A Data-Driven Analysis of Robust Automatic Piano Transcription
Drew Edwards, Simon Dixon, Emmanouil Benetos, Akira Maezawa, Yuta Kusaka
TL;DR
The paper addresses the robustness of automatic piano transcription by shifting focus from architecture to training data. It introduces Studio MAESTRO, a studio-recorded re-interpretation of MAESTRO, and a data augmentation pipeline that blends original, studio, and synthesized timbres to boost generalization. Through extensive experiments, it achieves a MAPS test $F1$ of 88.4 without MAPS training data, and demonstrates the critical role of pitch shifting and reverb in improving out-of-distribution performance.

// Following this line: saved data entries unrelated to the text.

$ cat src/common/c64_audio_pkg.sv
// ================================================
// Types and constants shared by the audio path
// Sample widths are fixed for the whole design
// Compressor defaults may be overridden at the top level
// ================================================

package c64_audio_pkg;

	// ================================================
	// Widths
	// ================================================

	// FM sample and final output width
	localparam int SAMPLE_W = 16;

	// Raw SID sample width
	localparam int SID_W = 18;

	// One DigiMax channel plus another
	localparam int DAC_W = 9;

	// ================================================
	// Compressor defaults
	// ================================================

	// Slope divisor above the knee
	localparam int COMP_F_DEF = 4;

	// Gain below the knee
	localparam int COMP_A_DEF = 2;

	// ================================================
	// Enums
	// ================================================

	// IO window that carries the DigiMax registers
	typedef enum logic [1:0] {
		DIGIMAX_OFF = 2'd0,
		DIGIMAX_IOE = 2'd1,
		DIGIMAX_IOF = 2'd2
	} digimax_sel_e;

	// Channel layout guessed from the activity flags
	typedef enum logic [1:0] {
		DAC_MONO   = 2'd0,
		DAC_STEREO = 2'd1,
		DAC_QUAD   = 2'd2
	} dac_mode_e;

endpackage

$ cat src/source/audio_mixer.sv
// ================================================
// Final mix of FM, SID, DigiMax and tape click
// Two clocks of latency and saturation to 16-bit signed
// ================================================

module audio_mixer (
	input  logic                                      clk_sys,
	input  logic                                      reset_n,
	input  logic signed [c64_audio_pkg::SAMPLE_W-1:0] fm_i,
	input  logic signed [c64_audio_pkg::SID_W-1:0]    sid_left_i,
	input  logic signed [c64_audio_pkg::SID_W-1:0]    sid_right_i,
	input  logic [c64_audio_pkg::DAC_W-1:0]           dac_l_i,
	input  logic [c64_audio_pkg::DAC_W-1:0]           dac_r_i,
	input  logic                                      cass_snd_i,
	output logic signed [c64_audio_pkg::SAMPLE_W-1:0] audio_l_o,
	output logic signed [c64_audio_pkg::SAMPLE_W-1:0] audio_r_o
);
	import c64_audio_pkg::*;

	localparam int SUM_W = SAMPLE_W + 1;

	logic [SUM_W-1:0] sum_l;
	logic [SUM_W-1:0] sum_r;

	// FM plus SID/4 plus DAC*64 plus 1024 for the tape click
	function automatic logic [SUM_W-1:0] mix_sum(
		input logic [SAMPLE_W-1:0] fm,
		input logic [SID_W-1:0]    sid,
		input logic [DAC_W-1:0]    dac,
		input logic                cass
	);
		mix_sum = {fm[SAMPLE_W-1], fm}
			+ {sid[SID_W-1], sid[SID_W-1:2]}
			+ {2'b00, dac, 6'd0}
			+ {6'd0, cass, 10'd0};
	endfunction

	// Top two bits differ on overflow
	function automatic logic [SAMPLE_W-1:0] saturate(input logic [SUM_W-1:0] sum);
		if (sum[SUM_W-1] != sum[SUM_W-2])
			saturate = {sum[SUM_W-1], {(SAMPLE_W-1){~sum[SUM_W-1]}}};
		else
			saturate = sum[SAMPLE_W-1:0];
	endfunction

	always_ff @(posedge clk_sys) begin
		if (!reset_n) begin
			sum_l     <= '0;
			sum_r     <= '0;
			audio_l_o <= '0;
			audio_r_o <= '0;
		end else begin
			sum_l     <= mix_sum(fm_i, sid_left_i, dac_l_i, cass_snd_i);
			sum_r     <= mix_sum(fm_i, sid_right_i, dac_r_i, cass_snd_i);
			audio_l_o <= saturate(sum_l);
			audio_r_o <= saturate(sum_r);
		end
	end

endmodule

$ cat src/source/c64_audio_top.sv
// ================================================
// Audio output path of the home computer core
// FM in to out is 4 clocks and SID or tape is 2
// A DigiMax write reaches the outputs after 5 clocks
// ================================================

module c64_audio_top #(
	parameter int COMP_F = c64_audio_pkg::COMP_F_DEF,
	parameter int COMP_A = c64_audio_pkg::COMP_A_DEF
) (
	input  logic                                      clk_sys,
	input  logic                                      reset_n,
	// CPU bus
	input  logic                                      ioe_i,
	input  logic                                      iof_i,
	input  logic                                      ram_we_n_i,
	input  logic [2:0]                                addr_i,
	input  logic [7:0]                                data_i,
	// Configuration
	input  c64_audio_pkg::digimax_sel_e               digimax_sel_i,
	// Sample sources
	input  logic signed [c64_audio_pkg::SAMPLE_W-1:0] fm_sample_i,
	input  logic signed [c64_audio_pkg::SID_W-1:0]    sid_left_i,
	input  logic signed [c64_audio_pkg::SID_W-1:0]    sid_right_i,
	input  logic                                      cass_snd_i,
	output logic signed [c64_audio_pkg::SAMPLE_W-1:0] audio_l_o,
	output logic signed [c64_audio_pkg::SAMPLE_W-1:0] audio_r_o
);
	import c64_audio_pkg::*;

	logic        [DAC_W-1:0]    dac_l;
	logic        [DAC_W-1:0]    dac_r;
	logic signed [SAMPLE_W-1:0] fm_comp;

	digimax_dac u_digimax_dac (
		.clk_sys       (clk_sys),
		.reset_n       (reset_n),
		.ioe_i         (ioe_i),
		.iof_i         (iof_i),
		.ram_we_n_i    (ram_we_n_i),
		.addr_i        (addr_i),
		.data_i        (data_i),
		.digimax_sel_i (digimax_sel_i),
		.dac_l_o       (dac_l),
		.dac_r_o       (dac_r)
	);

	fm_compressor #(
		.COMP_F (COMP_F),
		.COMP_A (COMP_A)
	) u_fm_compressor (
		.clk_sys  (clk_sys),
		.reset_n  (reset_n),
		.sample_i (fm_sample_i),
		.sample_o (fm_comp)
	);

	audio_mixer u_audio_mixer (
		.clk_sys     (clk_sys),
		.reset_n     (reset_n),
		.fm_i        (fm_comp),
		.sid_left_i  (sid_left_i),
		.sid_right_i (sid_right_i),
		.dac_l_i     (dac_l),
		.dac_r_i     (dac_r),
		.cass_snd_i  (cass_snd_i),
		.audio_l_o   (audio_l_o),
		.audio_r_o   (audio_r_o)
	);

endmodule

$ cat src/source/digimax_dac.sv
// ================================================
// DigiMax sample player on the DE00 or DF00 window
// addr_i and data_i must hold while the window is high
// Levels change 3 clocks after the window rises
// ================================================

module digimax_dac (
	input  logic                            clk_sys,
	input  logic                            reset_n,
	input  logic                            ioe_i,
	input  logic                            iof_i,
	input  logic                            ram_we_n_i,
	input  logic [2:0]                      addr_i,
	input  logic [7:0]                      data_i,
	input  c64_audio_pkg::digimax_sel_e     digimax_sel_i,
	output logic [c64_audio_pkg::DAC_W-1:0] dac_l_o,
	output logic [c64_audio_pkg::DAC_W-1:0] dac_r_o
);
	import c64_audio_pkg::*;

	logic       ioe_q;
	logic       iof_q;
	logic       ioe_we;
	logic       iof_we;
	logic       win_we;
	logic [7:0] chan [4];
	logic [3:0] act;
	dac_mode_e  mode;

	function automatic logic [DAC_W-1:0] chan_sum(input logic [7:0] a, input logic [7:0] b);
		chan_sum = {1'b0, a} + {1'b0, b};
	endfunction

	// Rising edge of each window while the CPU writes
	always_ff @(posedge clk_sys) begin
		if (!reset_n) begin
			ioe_q  <= 1'b0;
			iof_q  <= 1'b0;
			ioe_we <= 1'b0;
			iof_we <= 1'b0;
		end else begin
			ioe_q  <= ioe_i;
			iof_q  <= iof_i;
			ioe_we <= ~ioe_q & ioe_i & ~ram_we_n_i;
			iof_we <= ~iof_q & iof_i & ~ram_we_n_i;
		end
	end

	always_comb begin
		case (digimax_sel_i)
			DIGIMAX_IOE: win_we = ioe_we;
			DIGIMAX_IOF: win_we = iof_we;
			default:     win_we = 1'b0;
		endcase
	end

	// Channel registers are cleared when the player is switched off
	always_ff @(posedge clk_sys) begin
		if (!reset_n || digimax_sel_i == DIGIMAX_OFF) begin
			chan <= '{default: '0};
			act  <= '0;
		end else if (win_we && !addr_i[2]) begin
			chan[addr_i[1:0]] <= data_i;
			if (data_i != 8'd0)
				act[addr_i[1:0]] <= 1'b1;
		end
	end

	// Guess the layout from which channels have seen data
	always_comb begin
		if (act < 4'd2)
			mode = DAC_MONO;
		else if (act == 4'd2)
			mode = DAC_STEREO;
		else
			mode = DAC_QUAD;
	end

	always_ff @(posedge clk_sys) begin
		case (mode)
			DAC_MONO: begin
				dac_l_o <= chan_sum(chan[0], chan[0]);
				dac_r_o <= chan_sum(chan[0], chan[0]);
			end
			DAC_STEREO: begin
				dac_l_o <= chan_sum(chan[1], chan[1]);
				dac_r_o <= chan_sum(chan[0], chan[0]);
			end
			default: begin
				dac_l_o <= chan_sum(chan[1], chan[2]);
				dac_r_o <= chan_sum(chan[0], chan[3]);
			end
		endcase
	end

	// IOE and IOF never open together on the CPU bus
	a_one_strobe: assert property (@(posedge clk_sys) disable iff (!reset_n)
		!(ioe_we && iof_we));

endmodule

$ cat src/source/fm_compressor.sv
// ================================================
// FM sample attenuation to 7/8 and two-slope compression
// Two clocks of latency with one sample accepted per clock
// ================================================

module fm_compressor #(
	parameter int COMP_F = c64_audio_pkg::COMP_F_DEF,
	parameter int COMP_A = c64_audio_pkg::COMP_A_DEF
) (
	input  logic                                   clk_sys,
	input  logic                                   reset_n,
	input  logic signed [c64_audio_pkg::SAMPLE_W-1:0] sample_i,
	output logic signed [c64_audio_pkg::SAMPLE_W-1:0] sample_o
);
	import c64_audio_pkg::*;

	// Knee is rounded up so the upper slope cannot overflow
	localparam int KNEE_I   = ((32767 * (COMP_F - 1)) / ((COMP_F * COMP_A) - 1)) + 1;
	localparam int OFFSET_I = KNEE_I * COMP_A;

	localparam logic [SAMPLE_W-1:0] KNEE   = KNEE_I[SAMPLE_W-1:0];
	localparam logic [SAMPLE_W-1:0] OFFSET = OFFSET_I[SAMPLE_W-1:0];
	localparam logic [SAMPLE_W-1:0] GAIN_A = COMP_A[SAMPLE_W-1:0];
	localparam logic [SAMPLE_W-1:0] DIV_F  = COMP_F[SAMPLE_W-1:0];

	logic signed [SAMPLE_W-1:0] stage1_q;
	logic        [SAMPLE_W-1:0] mag;
	logic        [SAMPLE_W-1:0] comp;

	always_comb begin
		mag = stage1_q[SAMPLE_W-1] ? (~stage1_q + 1'b1) : stage1_q;
		if (mag < KNEE)
			comp = mag * GAIN_A;
		else
			comp = ((mag - KNEE) / DIV_F) + OFFSET;
	end

	always_ff @(posedge clk_sys) begin
		if (!reset_n) begin
			stage1_q <= '0;
			sample_o <= '0;
		end else begin
			stage1_q <= sample_i - (sample_i >>> 3);
			// Put the sign back on the compressed magnitude
			sample_o <= stage1_q[SAMPLE_W-1] ? (~comp + 1'b1) : comp;
		end
	end

	// Compression keeps the sign of the attenuated sample
	a_keep_sign: assert property (@(posedge clk_sys) disable iff (!reset_n)
		stage1_q != '0 |=> sample_o[SAMPLE_W-1] == $past(stage1_q[SAMPLE_W-1]));

endmodule

$ cat config.mk
export PLATFORM = sky130hd
export DESIGN_NAME = c64_audio_top
export DESIGN_NICKNAME = d
export VERILOG_FILES = /design/src/common/c64_audio_pkg.sv /design/src/source/audio_mixer.sv /design/src/source/c64_audio_top.sv /design/src/source/digimax_dac.sv /design/src/source/fm_compressor.sv
export SDC_FILE = /design/constraint.sdc
export NUM_CORES = 1
export LEC_CHECK = 0
export ABC_AREA = 1
export BUFFER_PORTS_ARGS = -buffer_cell sky130_fd_sc_hd__buf_4
export CORE_MARGIN = 1
export CORE_UTILIZATION = 56
export DETAILED_ROUTE_END_ITERATION = 10
export PLACE_DENSITY = 0.77
export SYNTH_ARGS = -nofsm -noshare
export SYNTH_HDL_FRONTEND = slang
export SYNTH_SLANG_ARGS = --single-unit
$ cat constraint.sdc
create_clock -name clk_sys -period 5.5 [get_ports clk_sys]
set_input_delay 0.55 -clock clk_sys [delete_from_list [all_inputs] [get_ports clk_sys]]
set_output_delay 0.55 -clock clk_sys [all_outputs]
set_load 0.01 [all_outputs]
* Word level (Yosys, flattened, before mapping) *
Cells that the tools add are included.

cells by class
  add/sub/neg operators = 15
  $lt $le $gt $ge = 6
  equality and inequality tests = 6
  mux-type cells = 15
  bitwise operators = 13
  reductions and logical operators = 11

operators by type and width
  kind                      count
  $mux W16                  5
  $add A8 B8 Y9             4
  $add A16 B16 Y17          2
  $add A17 B11 Y17          2
  $add A17 B15 Y17          2
  $add A16 B1 Y16 const B   2
  $bwmux W32                1
  $not A16 Y16              2
  $pmux W9 S2               1
  $add A14 B15 Y16 const B  1
  $demux W8 S2              1
  $lt A16 B14 Y1 const B    1
  $sub A16 B13 Y16          1
  $sub A16 B14 Y16 const B  1
  $mux W9                   1
  $mux W8                   1
  $reduce_bool A8 Y1        1
  $not A1 Y1                5
  $and A1 B1 Y1             4
  $eq A2 B1 Y1 const B      2
  $eq A4 B2 Y1 const B      1
  $logic_not A2 Y1          2
  $lt A4 B2 Y1 const B      1
  $mux W2                   2
  16 further kinds          20

storage, ports and cells
  flip-flop bits (word level) = 156
  bits of input ports = 71
  output and inout port bits = 32
  word-level logic and storage cells = 83

* Longest topological paths before layout *
Gate-level depths: netlist of the first run.

  word-level depth = 9
  mapped depth = 26
  mapped depth without buffers = 26

* Cells and area by module *
A second synthesis of the first run with hierarchy kept.

second synthesis, totals
  cells, all modules = 1599
  area, all modules = 10915.5 um2

by module, submodules not included
  module         times used  cells each  area an instance (um2)  seq. area each (um2)
  audio_mixer    1           660         4777.1                  1321.3
  fm_compressor  1           527         3206.8                  640.6
  digimax_dac    1           412         2931.6                  1161.1

* Worst setup path before layout of the first run *
No wires, ideal clock.

  path kind = input to register
  start = in sid_left_i[4] in the netlist's numbering
  end = reg u_audio_mixer.sum_l[16]
  library setup time = 128 ps
  arrival = 3190 ps
  data required time = 5372 ps
  slack = 2183 ps
  stages on the path = 21
  buffers on the path = 0
  cell sequence = ha_1 > ha_1 > ha_1 > fa_1 > a21oi_1 > nor2_1 > nor2_1 > nor2_1 > o21ai_0 > nand2_1 > nand2_1 > nand2_1 > a21oi_1 > o21ai_0 > nand3_1 > nand2_1 > nand2_1 > nand2_1 > a21oi_1 > xnor2_1 > nor2_1

between the ends
  cells in the longest elaborated chain, start to end = 3

ends and longest elaborated chain
  what                  RTL line             RTL
  start, declared       c64_audio_top.sv:23  input logic signed [c64_audio_pkg::SID_W-1:0] sid_left_i,
  $add A16 B16 Y17      audio_mixer.sv:33    + {sid[SID_W-1], sid[SID_W-1:2]}
  $add A17 B15 Y17      audio_mixer.sv:34    + {2'b00, dac, 6'd0}
  $add A17 B11 Y17      audio_mixer.sv:35    + {6'd0, cass, 10'd0};
  end signal, assigned  audio_mixer.sv:53    sum_l <= mix_sum(fm_i, sid_left_i, dac_l_i, cass_snd_i);
  end, declared         audio_mixer.sv:22    logic [SUM_W-1:0] sum_l;

Every way passes these cells.
A chain may end at the register's enable or synchronous reset.

* Worst setup path after layout of the first run *
  start = reg u_fm_compressor.stage1_q[0]
  end = reg u_fm_compressor.sample_o[12] in the netlist's numbering

between the ends
  cells in the longest elaborated chain, start to end = 9
  elaborated cells between the ends (all ways) = 10
  classes of those cells = 4 x add/sub; 1 x order compare; 3 x mux; 2 x bitwise

ends and longest elaborated chain
  what                    RTL line             RTL
  start, declared         fm_compressor.sv:26  logic signed [SAMPLE_W-1:0] stage1_q;
  start signal, assigned  fm_compressor.sv:43  stage1_q <= sample_i - (sample_i >>> 3);
  $not A16 Y16            fm_compressor.sv:31  mag = stage1_q[SAMPLE_W-1] ? (~stage1_q + 1'b1) : stage1_q;
  $add A16 B1 Y16         fm_compressor.sv:31
  $mux W16 *              fm_compressor.sv:31
  $sub A16 B14 Y16        fm_compressor.sv:35  comp = ((mag - KNEE) / DIV_F) + OFFSET;
  $add A14 B15 Y16        fm_compressor.sv:35
  $mux W16 *              fm_compressor.sv:32  if (mag < KNEE)
  $not A16 Y16            fm_compressor.sv:45  sample_o <= stage1_q[SAMPLE_W-1] ? (~comp + 1'b1) : comp;
  $add A16 B1 Y16         fm_compressor.sv:45
  $mux W16 *              fm_compressor.sv:45
  end signal, assigned    fm_compressor.sv:45
  end, declared           fm_compressor.sv:13  output logic signed [c64_audio_pkg::SAMPLE_W-1:0] sample_o

Mark *: on every way between the ends. The rest lies on a longest branch, timed or not.

==> results.py, run 1 <==
metrics = {
    "grt": {
        "gr-usage-met2": 0.408,
        "grt_busiest_layer": "met2",
        "grt_max_degree": 55,
        "met3_usage": 0.0464,
        "met1_usage": 0.306,
        "grt-ovfl-total": 0,
        "antenna_found_initial": 0,
        "grt_pass1_wl_mm": 33.7,
        "track_usage": 0.239,
        "grt_pass1_vias": 7319,
    },
    "synthesis": {
        "synth_area_um2": 9610,
        "synth.area.top_cells": "dfxtp_1, ha_1, nand2_1",
        "syn_inst": 1280,
        "synth-xor-area-share": 0.00990,
        "avgSynthCellArea_um2": 7.51,
        "synth-compound-area-share": 0.155,
        "asyncSetResetFlopFracSynth": 0,
        "syn_nets": 1486,
        "yosys_warnings": 0,
        "synthAdderAreaFrac": 0.197,
        "synth_edf_count": 0,
        "synth.area.mux_share": 0,
        "synth_ff_type": "dfxtp_1",
        "ys_seq_area_frac": 0.325,
        "ys_seq_elements": 156,
        "yosysTopAreaCell": "dfxtp_1",
        "synthSimpleGateAreaFrac": 0.234,
        "synth_top_family_by_area": "simple AND/OR/NAND/NOR gates",
        "synth.distinct_cells": 48,
        "synthDominantCellAreaShare": 0.325,
    },
    "timing": {
        "finalClockSkew_ps": 15.4,
        "clock.fmax_mhz": 263,
        "worstMarginPinSlew_ps": 919,
        "post-route-period-util": 0.690,
        "finalCriticalPeriod_ps": 3800,
        "hold_viol_final": 0,
        "finalMaxSlewViolations": 0,
        "tns_ps": 0,
        "finalSetupViolCount": 0,
        "grt_setup_unrepaired": "no",
        "layout_setup_ws_ps": 1700,
        "max_slew_margin": 0.386,
    },
    "cells_and_area": {
        "finalNetCount": 1573,
        "design_area_um2": 11000,
        "syn_to_final_growth_pct": 14.9,
        "antenna_cells": 0,
        "drive_gt1_frac": 0.147,
        "nFillCells": 1448,
    },
    "detailed_routing": {
        "drt-initial-drc-count": 487,
        "via_count": 8244,
        "antenna_left": 0,
        "drt_first_pass_iters": 5,
        "wirelength_mm": 20.3,
        "routed_via_density": 5.15,
        "avgRoutedWirePerCell_um": 12.7,
        "drc": 0,
    },
    "placed_design": {
        "port_buffers": 98,
        "placed_area_um2": 10500,
        "hpwl_mm": 15.6,
        "post-place-ws_ps": 1770,
        "gp_congestion": 0.888,
    },
    "worst_setup_path": {
        "worstSetupPathType": "register to register",
        "worstSetupEndpointType": "register",
        "cp_max_fo": 21,
        "cp.arrival_ps": 4100,
        "required_ps": 5810,
        "start_kind": "register",
    },
    "power_and_ir_drop": {
        "power.density_nw_per_um2": 364,
        "p_leak_nw": 5.51,
        "peakVddDrop_v": 0.000276,
    },
    "floorplanning": {
        "dieArea_um2": 17700,
        "io_pins": 103,
        "start_util": 0.577,
        "core_area_um2": 16600,
        "die_w_um": 133,
        "rows": 47,
        "die-height_um": 133,
    },
    "status": {
        "status": "finished clean",
    },
    "clock_tree": {
        "clkSinkCount": 156,
        "postCtsHoldBufs": 0,
        "clkLatencyLatePin_ps": 430,
        "cts_buffer_depth": 2,
        "numCtsBuffers": 17,
        "cts_setup_buffers": 0,
        "clkTransAtPathRegs_ps": 60,
        "ctsRootBufferMaster": "clkbuf_16",
        "cts_tree": "built",
        "htree_levels": 4,
        "ctsResizeCount": 0,
    },
    "job": {
        "cap_violations": 0,
    },
    "hold_path": {
        "hp-class": "input pin to register",
    },
}
## routing by layer
metal	up-vias	wire length, um	share of wire
met5	-	0	0
met4	0	325	0.016
met3	20	898	0.044
met2	195	9790	0.48
met1	3666	9330	0.46
li1	4363	-	-
## synth_stat cells, types with 3 or more instances
cell and number:
nor2_2 7, a21oi_1 133, fa_1 27, nand3b_1 6, o21bai_1 3, o21ai_0 107, clkbuf_1 23, xor2_1 4
nand3_1 43, nand2_2 29, nand3_2 6, inv_2 9, ha_1 108, buf_2 3, or2_2 4, nand2_1 255
a31oi_1 6, o21a_1 8, nor4_1 3, o21ai_1 6, nor2_1 124, inv_1 148, buf_4 3, nor3_1 18
o31ai_1 4, dfxtp_1 156, xnor2_1 5, nand2_4 5
## final timing paths
path / from / end / slack [ps] / cells past startpoint
setup / recovery: u_fm_compressor.stage1_q[0] / u_fm_compressor.sample_o[12] / 1700 / 24
hold / removal: ram_we_n_i / u_digimax_dac.iof_we / 300 / 2
setup reg to reg: u_fm_compressor.stage1_q[0] / u_fm_compressor.sample_o[12] / 1700 / 24
hold reg to reg: u_digimax_dac.ioe_q / u_digimax_dac.ioe_we / 400 / 1
## registers in the layout (all words and copies together), names as in the netlist
register                  cells
u_digimax_dac.act             4
u_audio_mixer.sum_r          17
u_fm_compressor.sample_o     16
u_audio_mixer.sum_l          17
u_digimax_dac.dac_r_o         9
u_digimax_dac.chan           32
u_digimax_dac.iof_q           1
u_audio_mixer.audio_r_o      16
u_digimax_dac.ioe_q           1
u_fm_compressor.stage1_q     16
u_digimax_dac.iof_we          1
u_digimax_dac.dac_l_o         9
u_audio_mixer.audio_l_o      16
u_digimax_dac.ioe_we          1
## power breakdown
part | total (mW) | switching (mW) | internal [mW]
Sequential | 1.43 | 0.0920 | 1.34
Combinational | 1.47 | 0.883 | 0.582
Clock | 1.12 | 0.488 | 0.634
## cell families after synthesis
group,after synthesis
flip-flops,156
AND/OR/NAND/NOR,509
AO/OA/AOI/OAI,279
buffers and inverters,191
adder cells (fa/ha/maj),135
XOR/XNOR,10
## stage by stage
stage                     hold slack, ps  instances   util  power [mW]
after floorplan                      373       1280      -        2.50
after global placement               381       1568  0.630        2.86
after detailed placement             384       1568  0.630        2.90
after CTS                            285       1600  0.663        4.03
after global routing                 283       1600  0.663        4.31
final                                299       1600  0.663        4.01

The findings highlight the importance of data diversity and out-of-distribution evaluation for reliable piano transcription systems, and suggest avenues for further timbral enrichment and robustness analysis.
Abstract
Algorithms for automatic piano transcription have improved dramatically in recent years due to new datasets and modeling techniques. Recent developments have focused primarily on adapting new neural network architectures, such as the Transformer and Perceiver, in order to yield more accurate systems. In this work, we study transcription systems from the perspective of their training data. By measuring their performance on out-of-distribution annotated piano data, we show how these models can severely overfit to acoustic properties of the training data. We create a new set of audio for the MAESTRO dataset, captured automatically in a professional studio recording environment via Yamaha Disklavier playback. Using various data augmentation techniques when training with the original and re-performed versions of the MAESTRO dataset, we achieve state-of-the-art note-onset accuracy of 88.4 F1-score on the MAPS dataset, without seeing any of its training data. We subsequently analyze these data augmentation techniques in a series of ablation studies to better understand their influence on the resulting models.